В этом Божественном Я Августин находит наконец предмет своих поисков. В энергии личного самосознания Божества восстанавливается утраченное единство и спасается единая личность. Это и есть объективное место, где человеческое «я» находит свой покой, тот внутренний мир, который освобождает от мук раздвоенного сознания. Утратив Бога, мы блуждаем, не находя себе места, и только в нем обретаем себя, приходим в себя. «Где я был, Господи, когда искал Тебя? Ты был прежде меня, я же вышел из самого себя, не находил себя и тем более – Тебя». Бог есть «жизнь моей жизни». Утратив Его, мы теряем целостность нашего существа, лишаясь внутреннего мира. «Ты сделал нас для Тебя, Господи, – читаем мы в „Исповеди“, – и сердце наше тревожится, доколе не успокоится в Тебе». Найдя Бога, мы как бы пробуждаемся от тяжелого сна. «Я пробудился в Тебе и иначе увидел в Тебе бесконечное, и зрение это не было плотским. И я воззрел на все существующее и увидел, что все вещи обязаны Тебе своим существованием и в Тебе пребывает все конечное, но не так как, как в каком-либо протяженном месте, так как Ты держишь все в себе силою истины». Восприняв в себя, таким образом, неоплатонические элементы, Августин, однако, в этот период не был вполне неоплатоником. Для него на первом плане стоит жизненная, практическая задача, и умозрительный, мистический идеал этих философов не удовлетворяет его в силу его отвлеченности.
Трансцендентное «Единое» неоплатоников не побеждает раздвоения земной действительности, и созерцательный мистицизм их философии уживается с глубоким дуализмом. Неоплатонизм раздирается контрастом между отвлеченным божественным единством, трансцендентным, сверхчувственным, абсолютно невоплотимым, и материей, враждебной и чуждой божественной действительности. Эта материя – начало всего несовершенного и злого в мире – противится Божеству. Она не им создана, существует одинаково вечно и не может быть им внутренне превращена или уничтожена.
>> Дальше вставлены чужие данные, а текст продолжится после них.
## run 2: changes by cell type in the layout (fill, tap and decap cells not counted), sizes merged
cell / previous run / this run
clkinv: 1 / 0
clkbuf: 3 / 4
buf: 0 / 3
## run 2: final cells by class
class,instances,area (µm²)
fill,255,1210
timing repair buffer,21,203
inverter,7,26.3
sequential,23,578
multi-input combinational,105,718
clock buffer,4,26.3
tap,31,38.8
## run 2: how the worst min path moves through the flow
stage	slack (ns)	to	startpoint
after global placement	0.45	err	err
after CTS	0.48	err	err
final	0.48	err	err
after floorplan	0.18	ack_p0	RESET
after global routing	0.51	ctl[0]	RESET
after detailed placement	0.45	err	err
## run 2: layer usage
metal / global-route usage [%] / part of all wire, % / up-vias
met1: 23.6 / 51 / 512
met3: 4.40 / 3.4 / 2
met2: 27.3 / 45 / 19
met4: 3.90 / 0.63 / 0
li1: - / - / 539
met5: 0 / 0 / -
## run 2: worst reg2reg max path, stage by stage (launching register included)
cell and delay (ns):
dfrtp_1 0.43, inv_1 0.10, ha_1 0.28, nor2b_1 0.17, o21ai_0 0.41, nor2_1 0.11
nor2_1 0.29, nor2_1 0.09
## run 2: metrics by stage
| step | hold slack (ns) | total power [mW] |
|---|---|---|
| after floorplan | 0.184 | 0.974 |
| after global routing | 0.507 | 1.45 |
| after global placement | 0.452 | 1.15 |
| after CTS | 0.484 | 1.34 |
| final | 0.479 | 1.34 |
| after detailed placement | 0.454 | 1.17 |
File: src/rtl/path_replayer_if.sv
// path_replayer_if: solver-stack, replay request and move-output bundle for path_replayer
//   solve_done, run           request side (driven by master)
//   stk_empty, stk_loc        solver stack view (driven by master)
//   stk_pop                   stack pop strobe (driven by slave)
//   move, loc_out, dir_out    paced move pulses (driven by slave)
//   busy, replay_done, err    status (driven by slave)
interface path_replayer_if #(parameter int LOC_W = 8);
    logic             solve_done;
    logic             run;
    logic             stk_empty;
    logic [LOC_W-1:0] stk_loc;
    logic             stk_pop;
    logic             move;
    logic [LOC_W-1:0] loc_out;
    logic [1:0]       dir_out;
    logic             busy;
    logic             replay_done;
    logic             err;
    modport master (
        output solve_done, run, stk_empty, stk_loc,
        input  stk_pop, move, loc_out, dir_out, busy, replay_done, err
    );
    modport slave (
        input  solve_done, run, stk_empty, stk_loc,
        output stk_pop, move, loc_out, dir_out, busy, replay_done, err
    );
endinterface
Между небом и землею, между Божественным и материальным существует непримиримая вражда; раздор спорящих начал, борьба и раздвоение лежат в основе всего существующего. Ясное дело, что эта система не в состоянии преодолеть манихейского пессимизма, и Августин не для того покинул дуализм восточный, чтобы погрязнуть в дуализме эллинском.